Eval arbitrary code
You can allow running arbitrary code at hook locations, by evaling the code (or including a file) This is one of the most flexible solutions for plugin developers, since it allows you to do pretty much anything. Disadvantages: Uses eval and potentially pollutes the scope where the hook is.
Use "filter" functions
Another approach assumes that plugin developers usually need to modify the contents of certain variables. You create a plugin as a function, and that function is registered for the hook location you've chosen. Calling the hook then consists of calling all functions registered for that hook, while passing them references to the relevant variables for that hook (which variables are available for which hooks would have to be documented, or look in the code). In your function, you do stuff to the variable(s) and you're done. Or if the main code has an if branch based on a decision taken in the hook code, then the function can return a value. For each hook location, the system would pass pre-defined variables to the hook functions. Depending on what the code is doing at the hook location, the relevant variable(s) would be passed. Benefits: No eval, no polluting the global scope. Disadvantage: not quite as flexible as option #1, since you're not in the same scope as the parent code. But there are workarounds to that-- globalising variables, or pulling in instances of singleton classes. The difficulty would be accessing local variables in the parent scope, if they were not passed to the filter function. [Notes: see the MediaWiki hook system]
Use an API of sorts
Expose as many actions as possible via an API, and products/plugins would accomplish things via the API instead of directly modifying the internal code with their plugin. This is less flexible, but offers great resiliency to refactoring. The internal XF code could change completely, and as long as the API interface stays the same, the plugins would continue to work. When I say API here, I'm referring to a set of classes/functions that client code could call to accomplish things. Could be called an SDK too, I guess. A remote API (via HTTP) is a separate animal (which would also be nice).

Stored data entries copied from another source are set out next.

File: src/rtl/btn_mode_ctrl.sv
// Five-button mode controller: synchronizes and debounces the push buttons,
// turns each accepted press into a one-cycle strobe, and selects/toggles an operation mode.
module btn_mode_ctrl #(
  parameter int BITS            = 16,
  parameter int DEBOUNCE_CYCLES = 1000000,
  parameter int SYNC_STAGES     = 2
) (
  input  logic            clk,
  input  logic            rst,
  input  logic            BTNC,
  input  logic            BTNU,
  input  logic            BTND,
  input  logic            BTNL,
  input  logic            BTNR,
  input  logic [BITS-1:0] sw,
  output logic [4:0]      btn_pulse,
  output logic [2:0]      mode,
  output logic            mode_change,
  output logic [BITS-1:0] sw_hold
);

  localparam int CNT_W = $clog2(DEBOUNCE_CYCLES);
  localparam logic [CNT_W-1:0] CNT_MAX = CNT_W'(DEBOUNCE_CYCLES - 1);

  localparam logic [2:0] MODE_NONE = 3'd0;
  localparam logic [2:0] MODE_MULT = 3'd1;
  localparam logic [2:0] MODE_LO   = 3'd2;
  localparam logic [2:0] MODE_NO   = 3'd3;
  localparam logic [2:0] MODE_ADD  = 3'd4;
  localparam logic [2:0] MODE_SUB  = 3'd5;

  logic [4:0]      btn_sync_q [SYNC_STAGES];
  logic [4:0]      btn_sync_d [SYNC_STAGES];
  logic [BITS-1:0] sw_sync_q  [SYNC_STAGES];
  logic [BITS-1:0] sw_sync_d  [SYNC_STAGES];

  logic [4:0]       stable_q, stable_d;
  logic [4:0]       stable_prev_q, stable_prev_d;
  logic [CNT_W-1:0] cnt_q [5];
  logic [CNT_W-1:0] cnt_d [5];
  logic [4:0]       btn_pulse_q, btn_pulse_d;

  logic [2:0]      mode_q, mode_d;
  logic            mode_change_q, mode_change_d;
  logic [BITS-1:0] sw_hold_q, sw_hold_d;
  logic [2:0]      win_code;
  logic [4:0]      btn_synced;

  // Bit order {R,L,D,U,C} is kept from the synchronizer through to btn_pulse.
  always_comb begin
    btn_sync_d[0] = {BTNR, BTNL, BTND, BTNU, BTNC};
    sw_sync_d[0]  = sw;
    for (int i = 1; i < SYNC_STAGES; i++) begin
      btn_sync_d[i] = btn_sync_q[i-1];
      sw_sync_d[i]  = sw_sync_q[i-1];
    end
  end

  assign btn_synced = btn_sync_q[SYNC_STAGES-1];

  always_comb begin
    // NOTE: every output of a combinational block gets a default first, otherwise a latch is inferred.
    stable_d      = stable_q;
    stable_prev_d = stable_q;
    for (int i = 0; i < 5; i++) begin
      cnt_d[i] = '0;
      if (btn_synced[i] != stable_q[i]) begin
        if (cnt_q[i] == CNT_MAX) stable_d[i] = btn_synced[i];
        else                     cnt_d[i]    = cnt_q[i] + 1'b1;
      end
    end
    btn_pulse_d = stable_q & ~stable_prev_q;
  end

  // Lowest bit index wins: C > U > D > L > R.
  always_comb begin
    win_code = MODE_NONE;
    if      (btn_pulse_q[0]) win_code = MODE_MULT;
    else if (btn_pulse_q[1]) win_code = MODE_LO;
    else if (btn_pulse_q[2]) win_code = MODE_NO;
    else if (btn_pulse_q[3]) win_code = MODE_ADD;
    else if (btn_pulse_q[4]) win_code = MODE_SUB;
  end

  always_comb begin
    mode_d        = mode_q;
    sw_hold_d     = sw_hold_q;
    mode_change_d = 1'b0;
    if (|btn_pulse_q) begin
      mode_change_d = 1'b1;
      if (win_code == mode_q) begin
        mode_d = MODE_NONE;
      end else begin
        mode_d    = win_code;
        sw_hold_d = sw_sync_q[SYNC_STAGES-1];
      end
    end
  end

  // NOTE: state uses non-blocking assignments so every flop samples pre-edge values.
  always_ff @(posedge clk or posedge rst) begin
    if (rst) begin
      // NOTE: synchronizer and counter arrays are ordinary flops, so they are reset element by element.
      for (int i = 0; i < SYNC_STAGES; i++) begin
        btn_sync_q[i] <= '0;
        sw_sync_q[i]  <= '0;
      end
      for (int i = 0; i < 5; i++) cnt_q[i] <= '0;
      stable_q      <= '0;
      stable_prev_q <= '0;
      btn_pulse_q   <= '0;
      mode_q        <= MODE_NONE;
      mode_change_q <= 1'b0;
      sw_hold_q     <= '0;
    end else begin
      for (int i = 0; i < SYNC_STAGES; i++) begin
        btn_sync_q[i] <= btn_sync_d[i];
        sw_sync_q[i]  <= sw_sync_d[i];
      end
      for (int i = 0; i < 5; i++) cnt_q[i] <= cnt_d[i];
      stable_q      <= stable_d;
      stable_prev_q <= stable_prev_d;
      btn_pulse_q   <= btn_pulse_d;
      mode_q        <= mode_d;
      mode_change_q <= mode_change_d;
      sw_hold_q     <= sw_hold_d;
    end
  end

  assign btn_pulse   = btn_pulse_q;
  assign mode        = mode_q;
  assign mode_change = mode_change_q;
  assign sw_hold     = sw_hold_q;

endmodule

Should there be the option (or requirement) for file-based plugins/products so that the code can be included instead of evaled? Should products be designed in such a way that a product is a class and each plugin/hook code is a function in that class (to be called by a filter/hook location)?
Bringing it together
I'd say have an API for all the common stuff people want to do. Plugins/products would use the API for everything that they can. If they want to do things that aren't possible with the API, then have the "filter" functions throughout the code base in strategic locations. If a need is shown for injecting arbitrary code anywhere in the current scope, then consider the first option.